I wish I had the answers, I feel like I can barely rely on myself. It’s something I’ve been afraid of, and I’ve been forced to be with myself for the past 6 months. You see, I left my relationship at the beginning of the year. That was rough. Living through it, then finding the courage and strength inside me to finally say goodbye for the last time. I’m tired of telling the story, though. All I know is, I loved the shit out of that guy. He was my whole world, but it slowly crumbled, burned, and turned to ash.
I feel like I have been dealing with it decently. But at the same time, there’s so much I would like to say. Though I don’t always have the right words to describe what I’m feeling or thinking. Like the Cher song, “If I could turn back time, if I could find a way...” God knows I would in an instant. If there was some way to pinpoint the point in our lives that would eventually end the relationship we were in. If I could steal his pain away, and save him from the abusive household he lived in, I would. I would hold that little boy and tell him everything would be okay, and that he would overcome so much and come out stronger for it. If I could find a way to tell him to express himself freely, to find ways to expend his anger in a healthy way, to fuel him for the better, I would. But he grew up the way he did, and he did what he had to do to survive it. I don’t think he knew that it would follow him into our relationship and lead to our demise.

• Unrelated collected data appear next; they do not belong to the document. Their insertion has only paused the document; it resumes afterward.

===== src/rtl/pktb_pkg.sv =====
package pktb_pkg;

   // What the slot store does at the next clock edge.
   typedef enum logic [1:0] {
      EV_HOLD  = 2'd0,   // nothing accepted, nothing sealed
      EV_ADD   = 2'd1,   // append the incoming instruction
      EV_SEAL  = 2'd2,   // write out (including any incoming) and empty
      EV_SPLIT = 2'd3    // write out without incoming, incoming starts anew
   } pkt_event_e;

   function automatic int opnd_width(input int nreg);
      return $clog2(nreg) + 1;
   endfunction

   function automatic int slot_width(input int opw, input int nreg);
      return opw + 2 * opnd_width(nreg) + $clog2(nreg) + 3;
   endfunction

endpackage


===== src/rtl/pktb_prod_table.sv =====
module pktb_prod_table #(
   parameter int NREG  = 32,
   parameter int NSLOT = 8
) (
   input  logic                     clk,
   input  logic                     rst_n,
   input  logic [$clog2(NREG)-1:0]  rd_a_idx,
   input  logic [$clog2(NREG)-1:0]  rd_b_idx,
   input  logic [$clog2(NREG)-1:0]  rd_d_idx,
   output logic                     hit_a,
   output logic [$clog2(NSLOT)-1:0] slot_a,
   output logic                     hit_b,
   output logic [$clog2(NSLOT)-1:0] slot_b,
   output logic                     hit_d,
   output logic [$clog2(NSLOT)-1:0] slot_d,
   input  logic                     clr,
   input  logic                     wr_en,
   input  logic [$clog2(NREG)-1:0]  wr_idx,
   input  logic [$clog2(NSLOT)-1:0] wr_slot
);
   localparam int RW = $clog2(NREG);
   localparam int SW = $clog2(NSLOT);

   logic [NREG-1:0] vld_vec;
   logic [SW-1:0]   slot_arr [NREG];

   // One entry per architectural register: last producing slot + valid.
   // A write in the same cycle as a clear wins for its own entry.
   for (genvar r = 0; r < NREG; r++) begin : g_ent
      logic          v_q;
      logic [SW-1:0] s_q;
      always_ff @(posedge clk or negedge rst_n) begin
         if (!rst_n) begin
            v_q <= 1'b0;
            s_q <= '0;
         end else if (wr_en && wr_idx == RW'(r)) begin
            v_q <= 1'b1;
            s_q <= wr_slot;
         end else if (clr) begin
            v_q <= 1'b0;
         end
      end
      assign vld_vec[r]  = v_q;
      assign slot_arr[r] = s_q;
   end

   assign hit_a  = vld_vec[rd_a_idx];
   assign slot_a = slot_arr[rd_a_idx];
   assign hit_b  = vld_vec[rd_b_idx];
   assign slot_b = slot_arr[rd_b_idx];
   assign hit_d  = vld_vec[rd_d_idx];
   assign slot_d = slot_arr[rd_d_idx];

endmodule


===== src/rtl/pktb_opnd_enc.sv =====
module pktb_opnd_enc #(
   parameter int NREG  = 32,
   parameter int NSLOT = 8
) (
   input  logic [$clog2(NREG)-1:0]  reg_idx,
   input  logic                     hit,
   input  logic [$clog2(NSLOT)-1:0] slot,
   output logic [$clog2(NREG):0]    opnd
);
   localparam int RW = $clog2(NREG);
   localparam int SW = $clog2(NSLOT);

   // Top bit set selects a slot reference; clear selects a register.
   if (RW > SW) begin : g_pad
      assign opnd = hit ? {1'b1, {(RW - SW){1'b0}}, slot} : {1'b0, reg_idx};
   end else begin : g_nopad
      assign opnd = hit ? {1'b1, slot} : {1'b0, reg_idx};
   end

endmodule


===== src/rtl/pktb_slot_store.sv =====
module pktb_slot_store
   import pktb_pkg::*;
#(
   parameter int NSLOT    = 8,
   parameter int SLOT_W   = 28,
   parameter int MAX_XFER = 2
) (
   input  logic                        clk,
   input  logic                        rst_n,
   input  pkt_event_e                  ev,
   input  logic                        in_valid,
   input  logic [SLOT_W-1:0]           entry,
   input  logic                        kill_en,
   input  logic [$clog2(NSLOT)-1:0]    kill_idx,
   output logic [$clog2(NSLOT+1)-1:0]  count,
   output logic [$clog2(MAX_XFER+1)-1:0] xfer_cnt,
   output logic [NSLOT*SLOT_W-1:0]     seal_flat,
   output logic [$clog2(NSLOT+1)-1:0]  seal_len
);
   localparam int SW      = $clog2(NSLOT);
   localparam int CW      = $clog2(NSLOT+1);
   localparam int XW      = $clog2(MAX_XFER+1);
   localparam int DEAD_B  = SLOT_W - 1;
   localparam int XFER_B  = SLOT_W - 2;

   logic [SLOT_W-1:0] slot_q [NSLOT];
   logic [SLOT_W-1:0] merged [NSLOT];
   logic [CW-1:0]     count_q;
   logic [XW-1:0]     xfer_q;

   // View of the packet with the incoming instruction placed and the
   // overwritten producer flagged dead.
   for (genvar i = 0; i < NSLOT; i++) begin : g_merge
      always_comb begin
         merged[i] = slot_q[i];
         if (in_valid && count_q == CW'(i)) merged[i] = entry;
         if (kill_en && kill_idx == SW'(i)) merged[i][DEAD_B] = 1'b1;
      end
      assign seal_flat[i*SLOT_W +: SLOT_W] =
         (ev == EV_SPLIT || !in_valid) ? slot_q[i] : merged[i];
   end

   assign seal_len = (ev == EV_SPLIT) ? count_q : count_q + CW'(in_valid);
   assign count    = count_q;
   assign xfer_cnt = xfer_q;

   always_ff @(posedge clk or negedge rst_n) begin
      if (!rst_n) begin
         for (int i = 0; i < NSLOT; i++) slot_q[i] <= '0;
         count_q <= '0;
         xfer_q  <= '0;
      end else begin
         unique case (ev)
            EV_ADD: begin
               for (int i = 0; i < NSLOT; i++) slot_q[i] <= merged[i];
               count_q <= count_q + 1'b1;
               xfer_q  <= xfer_q + XW'(entry[XFER_B]);
            end
            EV_SEAL: begin
               for (int i = 0; i < NSLOT; i++) slot_q[i] <= '0;
               count_q <= '0;
               xfer_q  <= '0;
            end
            EV_SPLIT: begin
               for (int i = 1; i < NSLOT; i++) slot_q[i] <= '0;
               slot_q[0] <= entry;
               count_q   <= CW'(1);
               xfer_q    <= XW'(entry[XFER_B]);
            end
            default: ;
         endcase
      end
   end

endmodule


===== src/rtl/packet_builder.sv =====
module packet_builder
   import pktb_pkg::*;
#(
   parameter int NREG     = 32,
   parameter int NSLOT    = 8,
   parameter int OPW      = 8,
   parameter int MAX_XFER = 2
) (
   input  logic                                  clk,
   input  logic                                  rst_n,
   input  logic                                  in_valid,
   input  logic [OPW-1:0]                        in_opcode,
   input  logic [$clog2(NREG)-1:0]               in_src_a,
   input  logic [$clog2(NREG)-1:0]               in_src_b,
   input  logic                                  in_has_dst,
   input  logic [$clog2(NREG)-1:0]               in_dst,
   input  logic                                  in_xfer,
   input  logic                                  in_close,
   output logic                                  pkt_wr_en,
   output logic [$clog2(NSLOT+1)-1:0]            pkt_len,
   output logic [NSLOT*slot_width(OPW,NREG)-1:0] pkt_data
);
   localparam int RW     = $clog2(NREG);
   localparam int SW     = $clog2(NSLOT);
   localparam int OW     = opnd_width(NREG);
   localparam int CW     = $clog2(NSLOT+1);
   localparam int XW     = $clog2(MAX_XFER+1);
   localparam int SLOT_W = slot_width(OPW, NREG);

   // Elaboration-time parameter checks.
   if (NSLOT < 2)          begin : g_chk_slots $error("NSLOT must be at least 2");          end
   if (SW > RW)            begin : g_chk_fit   $error("slot index must fit an operand");     end
   if (MAX_XFER < 1)       begin : g_chk_xfer  $error("MAX_XFER must be at least 1");        end
   if (OPW < 1)            begin : g_chk_opw   $error("OPW must be at least 1");             end
   if (NREG != (1 << RW))  begin : g_chk_nreg  $error("NREG must be a power of two");       end

   logic                 hit_a, hit_b, hit_d;
   logic [SW-1:0]        slot_a, slot_b, slot_d;
   logic [OW-1:0]        opnd_a, opnd_b;
   logic [CW-1:0]        count, seal_len;
   logic [XW-1:0]        xfer_cnt;
   logic [NSLOT*SLOT_W-1:0] seal_flat;
   logic [SLOT_W-1:0]    entry;
   logic                 overflow, seal_add, seal_flush;
   pkt_event_e           ev;

   // A transfer beyond the limit splits the packet; it sees an empty table.
   assign overflow   = in_valid && in_xfer && (xfer_cnt == XW'(MAX_XFER));
   assign seal_add   = in_valid && !overflow &&
                       (in_close || (count + 1'b1) == CW'(NSLOT));
   assign seal_flush = !in_valid && in_close && (count != '0);

   always_comb begin
      if (overflow)                     ev = EV_SPLIT;
      else if (seal_add || seal_flush)  ev = EV_SEAL;
      else if (in_valid)                ev = EV_ADD;
      else                              ev = EV_HOLD;
   end

   pktb_prod_table #(.NREG(NREG), .NSLOT(NSLOT)) u_table (
      .clk      (clk),
      .rst_n    (rst_n),
      .rd_a_idx (in_src_a),
      .rd_b_idx (in_src_b),
      .rd_d_idx (in_dst),
      .hit_a    (hit_a),
      .slot_a   (slot_a),
      .hit_b    (hit_b),
      .slot_b   (slot_b),
      .hit_d    (hit_d),
      .slot_d   (slot_d),
      .clr      (ev == EV_SEAL || ev == EV_SPLIT),
      .wr_en    (in_valid && in_has_dst && ev != EV_SEAL),
      .wr_idx   (in_dst),
      .wr_slot  (overflow ? '0 : count[SW-1:0])
   );

   pktb_opnd_enc #(.NREG(NREG), .NSLOT(NSLOT)) u_enc_a (
      .reg_idx (in_src_a),
      .hit     (hit_a && !overflow),
      .slot    (slot_a),
      .opnd    (opnd_a)
   );

   pktb_opnd_enc #(.NREG(NREG), .NSLOT(NSLOT)) u_enc_b (
      .reg_idx (in_src_b),
      .hit     (hit_b && !overflow),
      .slot    (slot_b),
      .opnd    (opnd_b)
   );

   // Slot layout from LSB: opcode, opnd A, opnd B, dst, has_dst, xfer, dead.
   assign entry = {1'b0, in_xfer, in_has_dst,
                   in_has_dst ? in_dst : {RW{1'b0}},
                   opnd_b, opnd_a, in_opcode};

   pktb_slot_store #(.NSLOT(NSLOT), .SLOT_W(SLOT_W), .MAX_XFER(MAX_XFER)) u_store (
      .clk       (clk),
      .rst_n     (rst_n),
      .ev        (ev),
      .in_valid  (in_valid),
      .entry     (entry),
      .kill_en   (in_valid && !overflow && in_has_dst && hit_d),
      .kill_idx  (slot_d),
      .count     (count),
      .xfer_cnt  (xfer_cnt),
      .seal_flat (seal_flat),
      .seal_len  (seal_len)
   );

   always_ff @(posedge clk or negedge rst_n) begin
      if (!rst_n) begin
         pkt_wr_en <= 1'b0;
         pkt_len   <= '0;
         pkt_data  <= '0;
      end else if (ev == EV_SEAL || ev == EV_SPLIT) begin
         pkt_wr_en <= 1'b1;
         pkt_len   <= seal_len;
         pkt_data  <= seal_flat;
      end else begin
         pkt_wr_en <= 1'b0;
         pkt_len   <= '0;
         pkt_data  <= '0;
      end
   end

endmodule


===== config.mk =====
export PLATFORM = sky130hd
export DESIGN_NAME = packet_builder
export DESIGN_NICKNAME = d
export VERILOG_FILES = /design/src/rtl/pktb_pkg.sv /design/src/rtl/pktb_prod_table.sv /design/src/rtl/pktb_opnd_enc.sv /design/src/rtl/pktb_slot_store.sv /design/src/rtl/packet_builder.sv
export SDC_FILE = /design/constraint.sdc
export NUM_CORES = 1
export LEC_CHECK = 0
export BUFFER_PORTS_ARGS = -buffer_cell sky130_fd_sc_hd__clkbuf_2
export CORE_MARGIN = 1.5
export CORE_UTILIZATION = 50
export DETAILED_ROUTE_END_ITERATION = 7
export HOLD_SLACK_MARGIN = 0.02
export PLACE_DENSITY_LB_ADDON = 0.12
export RECOVER_POWER = 50
export SLEW_MARGIN = 5
export SYNTH_ARGS = -nofsm -noshare
export SYNTH_HDL_FRONTEND = slang
export SYNTH_HIERARCHICAL = 1
export SYNTH_SLANG_ARGS = --single-unit

===== constraint.sdc =====
create_clock -name clk -period 3.25 [get_ports clk]
set_input_delay 0 -clock clk [delete_from_list [all_inputs] [get_ports clk]]
set_output_delay 0 -clock clk [all_outputs]
set_load 0.01 [all_outputs]

# Word-level counts from Yosys, hierarchy flattened
# Cells that the tools add are included.
[classes]
add_sub_neg = 3
multipliers = 0
n_div = 0
order_cmp = 6
n_eq_ne = 51
shifts = 0
n_mux = 86
bitwise = 3
n_reduce_logical = 103
[ops]
columns = ["cell", "count"]
rows = [
  ["case mux 224 bit (3 select lines)", 1],
  ["two-way mux 28 bit", 16],
  ["two-way mux 224 bit", 1],
  ["equality test 5 bit, second input constant", 16],
  ["nonzero test 2 bit", 32],
  ["logical AND 1 bit", 60],
  ["two-way mux 1 bit", 46],
  ["binary-select mux 3 bit (select 5 bit)", 3],
  ["equality test 5 x 4 -> 1 bit, second input constant", 8],
  ["two-way mux 3 bit", 7],
  ["equality test 5 x 3 -> 1 bit, second input constant", 4],
  ["greater-or-equal comparator 6 bit, second input constant", 3],
  ["less-than comparator 5 x 6 -> 1 bit, second input constant", 3],
  ["inverter 5 -> 6 bit", 3],
  ["equality test 4 x 3 -> 1 bit, second input constant", 4],
  ["binary-select mux 1 bit (select 5 bit)", 3],
  ["equality test 3 bit, second input constant", 4],
  ["two-way mux 6 bit", 2],
  ["case mux 4 bit (3 select lines)", 1],
  ["equality test 5 x 2 -> 1 bit, second input constant", 2],
  ["equality test 4 x 2 -> 1 bit, second input constant", 2],
  ["two-way mux 4 bit", 2],
  ["equality test 2 bit, second input constant", 3],
  ["equality test 3 x 2 -> 1 bit, second input constant", 2],
  ["other kinds (19)", 24],
]
[totals]
ff_bits = 587
latch_bits = 0
ramBits = 0
romBits = 0
input_bits = 29
output_inout_bits = 229
elab_cells = 329
memories = 0

# Longest topological paths before layout
[depth]
depth_word = 12
ltp_mapped = 11
mapped_depth_nobuf = 8

# Modules after synthesis
# Netlist, hierarchy kept.
[by_module_without_submodules]
columns = ["module", "n_inst", "cells_per_inst", "area_per_inst_um2", "seq_area_each_um2"]
rows = [
  ["pktb_slot_store", 1, 1330, 13178.9, 5755.5],
  ["packet_builder", 1, 532, 7898.8, 5730.5],
  ["pktb_prod_table", 1, 491, 7856.3, 3203.1],
  ["pktb_opnd_enc", 2, 6, 58.8, 0.0],
]

# Worst setup path before layout
# OpenSTA, ideal clock, no wires.
[synth_timing]
kind = "in2reg"
start = "input port in_src_b[2]"
end = "register pkt_data[100]"
setup_ns = 0.139
t_arrival_ns = 2.689
slack_ns = 0.422
stages = 10
path_buffers = 3
path_cell_list = "clkbuf_1 -> clkbuf_1 -> mux4_2 -> mux4_2 -> mux2_2 -> and2_1 -> mux2_2 -> clkbuf_1 -> mux2_4 -> a21boi_0"
[synth_between]
elab_cells_between_ends = 11
cone_classes = "mux (9); bitwise (1); reduce/logical (1)"
[synth_lines]
columns = ["element", "line", "rtl"]
rows = [
  ["start, declared", "packet_builder.sv:14", "input logic [$clog2(NREG)-1:0] in_src_b,"],
  ["binary-select mux 1 bit (select 5 bit)", "pktb_prod_table.sv:49", "assign hit_b = vld_vec[rd_b_idx];"],
  ["two-way mux 1 bit (implied by the code)", "pktb_prod_table.sv:49", ""],
  ["net hit_b", "packet_builder.sv:37", "logic hit_a, hit_b, hit_d;"],
  ["logical AND 1 bit", "packet_builder.sv:87", ".hit (hit_b && !overflow),"],
  ["two-way mux 6 bit", "pktb_opnd_enc.sv:15", "assign opnd = hit ? {1'b1, {(RW - SW){1'b0}}, slot} : {1'b0, reg_idx};"],
  ["net entry[16]", "packet_builder.sv:43", "logic [SLOT_W-1:0] entry;"],
  ["two-way mux 28 bit", "pktb_slot_store.sv:36", "if (in_valid && count_q == CW'(i)) merged[i] = entry;"],
  ["two-way mux 28 bit", "pktb_slot_store.sv:40", "(ev == EV_SPLIT || !in_valid) ? slot_q[i] : merged[i];"],
  ["net seal_flat[100]", "packet_builder.sv:42", "logic [NSLOT*SLOT_W-1:0] seal_flat;"],
  ["two-way mux 224 bit", "packet_builder.sv:116", "end else if (ev == EV_SEAL || ev == EV_SPLIT) begin"],
  ["end signal, assigned", "packet_builder.sv:119", "pkt_data <= seal_flat;"],
  ["end, declared", "packet_builder.sv:21", "output logic [NSLOT*slot_width(OPW,NREG)-1:0] pkt_data"],
]
# The timed path passes the listed nets, and every way through them passes these cells. The select of a mux whose other input is x is not followed.
# A chain may end at the register's enable or synchronous reset.

# Worst setup path after layout
[layout_timing]
start = "register u_table.g_ent[6].v_q"
end = "register pkt_data[122]"
[layout_between]
elab_chain_len = 7
[layout_lines]
columns = ["element", "line", "rtl"]
rows = [
  ["start, declared", "pktb_prod_table.sv:30", "logic v_q;"],
  ["start signal, assigned", "pktb_prod_table.sv:34", "v_q <= 1'b0;"],
  ["start signal, assigned", "pktb_prod_table.sv:37", "v_q <= 1'b1;"],
  ["start signal, assigned", "pktb_prod_table.sv:40", "v_q <= 1'b0;"],
  ["binary-select mux 1 bit (select 5 bit)", "pktb_prod_table.sv:47", "assign hit_a = vld_vec[rd_a_idx];"],
  ["two-way mux 1 bit (implied by the code)", "pktb_prod_table.sv:47", ""],
  ["net hit_a", "packet_builder.sv:37", ""],
  ["logical AND 1 bit", "packet_builder.sv:80", ".hit (hit_a && !overflow),"],
  ["two-way mux 6 bit", "pktb_opnd_enc.sv:15", ""],
  ["net entry[10]", "packet_builder.sv:43", ""],
  ["two-way mux 28 bit", "pktb_slot_store.sv:36", ""],
  ["two-way mux 28 bit", "pktb_slot_store.sv:40", ""],
  ["net seal_flat[122]", "packet_builder.sv:42", ""],
  ["two-way mux 224 bit", "packet_builder.sv:116", ""],
]
# The timed path passes the listed nets, and every way through them passes these cells. The select of a mux whose other input is x is not followed.

==> flow_metrics.env <==
export IMPL_status="finished with violations"
export IMPL_violations="capacitance limit, slew limit"
export IMPL_fillCellCount=4757
export IMPL_cts_tree="done"
export IMPL_worstPathArrival_ns=3.60
export IMPL_grt_pass1_wl_mm=135
export IMPL_ys_ff_latch=587
export IMPL_async_flop_share_pct=100
export IMPL_cap_violations=1
export IMPL_h_tree_depth=2
export IMPL_hold_path_class="primary input to flop"
export IMPL_max_clock_freq_mhz=318
export IMPL_synth_common_cells="dfrtp_1 (587), mux2_2 (306), o21ai_0 (207)"
export IMPL_first_global_vias=20900
export IMPL_nets=2593
export IMPL_power_frac_seq_pct=42.3
export IMPL_clock_power_share_pct=38.7
export IMPL_synth_area_leaders="dfrtp_1 (51%), mux2_2 (12%), mux4_2 (9.3%)"
export IMPL_wl_mm=88.5
export IMPL_hold_slack_ns=0.0486
export IMPL_wl_per_cell_um=26.2
export IMPL_gp_congestion=0.873
export IMPL_p_switching_uw=5580
export IMPL_p_int_uw=13100
export IMPL_powerDensity_nw_per_um2=563
export IMPL_period_needed_ns=3.14
export IMPL_clock_path_buffers=3
export IMPL_core_area_sq_um=57600
export IMPL_fin_crit_sh_pct=96.7
export IMPL_multiInputGateArea_sq_um=13000
export IMPL_synth_edff_count=0
export IMPL_io_pins=258
export IMPL_slew_headroom_pct=-76.1
export IMPL_post_dp_hpwl_mm=55.3
export IMPL_die_h_um=244
export IMPL_tightest_slew_ns=2.64
export IMPL_clock_sinks=587
export IMPL_overflow=0
export IMPL_drtIter0Drc=2037
export IMPL_regArea_sq_um=14700
export IMPL_dr_pass1_iters=5
export IMPL_yosysUniqueCellTypes=62
export IMPL_drive_above_1_share_pct=30.1
export IMPL_critPathLaunchType="flop"
export IMPL_place_ws_ns=0.0631
export IMPL_worstSkewPairLatency_ns=0.64
export IMPL_vdd_drop_max_v=0.000462
export IMPL_fin_tns_setup_ns=0
export IMPL_fin_cells=3373
export IMPL_rsz0062_at_grt="false"
export IMPL_cts_resized=0
export IMPL_ys_warn_count=6
export IMPL_die_width_um=244
export IMPL_p_comb_share_pct=19.0
export IMPL_synth_ff_type="dfrtp_1"
export IMPL_crit_fanout=16
export IMPL_skew_ns=0.0241
export IMPL_synth_most_common_cell="dfrtp_1"
export IMPL_ys_seq_area_share_pct=50.6
export IMPL_num_vias=21100
export IMPL_routed_via_density=6.25
export IMPL_yosys_area_top_type="dfrtp_1"
export IMPL_place_inst=3246
export IMPL_ant_nets=0
export IMPL_netlist_instances=2365
export IMPL_finalPower_uw=18700
export IMPL_syn_to_final_growth_pct=14.2
export IMPL_synth_area_sq_um=29100
export IMPL_grt_antenna_before_repair=2
export IMPL_clockRootBuffer="clkbuf_16"
export IMPL_switching_share_pct=29.9
export IMPL_rows=88
export IMPL_hold_viol=0
export IMPL_grt_total_usage_pct=29.8
export IMPL_slew_violations=89
export IMPL_cp_end_kind="flop"
export IMPL_p_leak_uw=0.0148
export IMPL_setup_viol=0
export IMPL_cts_buffers=61
export IMPL_worst_slack_ns=0.107
export IMPL_drc=0
export IMPL_port_buffers=257
export IMPL_start_util_pct=50.4
export IMPL_grt_start_max_net_pins=230
export IMPL_die_area_sq_um=59600
export IMPL_syn_area_per_cell_sq_um=12.3
export IMPL_cp_data_required_time_ns=3.70
export IMPL_clk_pin_slew_worst_paths_ns=0.06
export IMPL_synth_top_area_share_pct=50.6
export IMPL_critPathKind="flop to flop"
export IMPL_diodes=0
## worst paths after layout
kind	start	end	slack (ns)	depth (start not counted)
hold / removal	in_valid	u_store/count[3]$_DFFE_PN0P_	0.05	4
max in group asynchronous	rst_n	u_store/slot_q[159]$_DFFE_PN0P_	0.53	4
setup / recovery	u_table/g_ent[6].v_q$_DFFE_PN0P_	pkt_data[122]$_DFF_PN0_	0.11	7
setup reg to reg	u_table/g_ent[6].v_q$_DFFE_PN0P_	pkt_data[122]$_DFF_PN0_	0.11	7
min in group asynchronous	rst_n	pkt_len[3]$_DFF_PN0_	0.75	2
hold reg to reg	u_store/slot_q[222]$_DFFE_PN0P_	u_store/slot_q[222]$_DFFE_PN0P_	0.50	1
## state kept, by name (all words and copies together), names as in the netlist
register / cells
pkt_data: 224
u_table/g_ent.s_q: 96
u_table/g_ent.v_q: 32
u_store/xfer_cnt: 2
u_store/slot_q: 224
pkt_len: 4
pkt_wr_en: 1
u_store/count: 4
## per-layer routing
layer  part of all wire, %  wire length (um)  global-route usage, %  vias to the layer above
li1                      -                 -                      -                     9077
met1                    44             39000                   44.0                    11000
met2                    47             41400                   45.8                      889
met3                   6.6              5800                   4.44                      136
met4                   2.7              2410                   8.32                        0
met5                     0                 0                      0                        -
## cells by family (layout without fill, tap and decap cells)
kind of cell,Yosys count,in the layout,share of synthesized area [%]
AO/OA/AOI/OAI,704,704,15.1
other,1,2,0.0129
AND/OR/NAND/NOR,319,319,6.37
multiplexers,459,459,22.7
XOR/XNOR,6,6,0.181
buffers and inverters,282,524,4.76
adder cells (fa/ha/maj),7,7,0.301
flip-flops,587,587,50.6
## area by class of cell
| cell class | count | share of cell area [%] |
|---|---|---|
| sequential | 587 | 44.3 |
| multi-input combinational | 1497 | 39.3 |
| timing repair buffer | 385 | 6.96 |
| clock buffer | 88 | 5.21 |
| tap | 765 | 2.89 |
| clock inverter | 26 | 1.03 |
| inverter | 25 | 0.283 |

Just like I couldn’t control my own upbringing, I brought pain to the table. I guess what I'm trying to say is that I wish it could’ve worked out. I tried to stick it out and work to change the dynamic. I held up my end for the most part, but he kept falling into everything he said he’d change and stop.

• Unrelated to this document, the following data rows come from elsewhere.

--- src/rtl/dtim_irq_select.sv ---
module dtim_irq_select #(
  parameter int N = 2
) (
  input  logic         test_en,
  input  logic [N-1:0] test_out,
  input  logic [N-1:0] live,
  output logic [N-1:0] irq,
  output logic         irq_or
);
  for (genvar i = 0; i < N; i++) begin : g_line
    assign irq[i] = test_en ? test_out[i] : live[i];
  end
  assign irq_or = |irq;
endmodule

--- src/rtl/apb_dual_timer.sv ---
module apb_dual_timer
  import dtim_pkg::*;
(
  input  logic        pclk,
  input  logic        presetn,
  input  logic        psel,
  input  logic        penable,
  input  logic        pwrite,
  input  logic [11:0] paddr,
  input  logic [31:0] pwdata,
  output logic [31:0] prdata,
  output logic        pready,
  output logic        pslverr,
  output logic [1:0]  irq_chan,
  output logic        irq_any
);
  logic [9:0]     waddr;
  logic           wr_acc, rd_setup, in_bank;
  logic           test_en_q;
  logic [NCH-1:0] test_out_q;
  logic [NCH-1:0] live_irq;
  logic [DW-1:0]  ch_rdata [NCH];
  logic [DW-1:0]  rd_mux;
  logic [9:0]     id_off;

  assign waddr    = paddr[11:2];
  assign wr_acc   = psel && penable && pwrite;
  assign rd_setup = psel && !penable && !pwrite;
  assign in_bank  = (waddr[9:4] == 6'd0);
  assign pready   = 1'b1;
  assign pslverr  = 1'b0;

  for (genvar c = 0; c < NCH; c++) begin : g_ch
    dtim_channel #(.DW(DW), .PW(PW)) ch_i (
      .clk(pclk), .rst_n(presetn),
      .we(wr_acc && in_bank && (waddr[3] == c[0])),
      .widx(waddr[2:0]), .wdata(pwdata),
      .ridx(waddr[2:0]), .rdata(ch_rdata[c]),
      .irq(live_irq[c])
    );
  end

  always_ff @(posedge pclk or negedge presetn) begin
    if (!presetn) begin
      test_en_q  <= 1'b0;
      test_out_q <= '0;
    end else if (wr_acc) begin
      if (waddr == WA_TCTRL) test_en_q  <= pwdata[0];
      if (waddr == WA_TOUT)  test_out_q <= pwdata[NCH-1:0];
    end
  end

  assign id_off = waddr - WA_ID0;

  always_comb begin
    rd_mux = '0;
    if (in_bank)                rd_mux = ch_rdata[waddr[3]];
    else if (waddr == WA_TCTRL) rd_mux = {{(DW-1){1'b0}}, test_en_q};
    else if (waddr >= WA_ID0)   rd_mux = {{(DW-8){1'b0}}, id_byte(id_off[3:0])};
  end

  always_ff @(posedge pclk or negedge presetn) begin
    if (!presetn)      prdata <= '0;
    else if (rd_setup) prdata <= rd_mux;
  end

  dtim_irq_select #(.N(NCH)) sel_i (
    .test_en(test_en_q), .test_out(test_out_q), .live(live_irq),
    .irq(irq_chan), .irq_or(irq_any)
  );
endmodule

And now I’m angry. Angry at him for letting me down again and again. He caused me a lot of pain that I will be working to reverse for a long time. I could only allow it for so long... I kept forgiving him, but he ran me down. I would look into his eyes and search for a shred of compassion and truth. Some days I did see it, some days I didn't.
All I know now is that I loved him as much as I could. But love still wasn't enough, and as sad as it is, this had to have happened for a reason. Maybe life is setting me up for something else.
I know I’ll never feel that connection with him anymore, and it’s something I’ve accepted. It still pains me because I wish I could touch his hand again and go on each day with him.
I’d be lying if I said I didn’t still yearn for his presence and love. I have no idea how he feels, or even gives a shit. I guess it doesn’t really matter now though, does it? It’s as if we’ve never met. He’s there, and I’m back here. It kills me sometimes.
It feels like someone is shoving a singeing spear through my chest at times. I’m trying to pull it out as I type this. It would be detrimental to pine after something that is long gone, and I won’t sit here and do that. He’s already made it completely obvious that he didn't want me enough to make a change in his own behavior. If he did, I wouldn't be writing this fucking post.
So I’ve accepted it long ago, and I left. Because sometimes you just need to say goodbye. And goodbyes are never easy.
I hope the next “hello” I hear is the only one I’ll need to hear, and that “goodbye” won't exist ever again.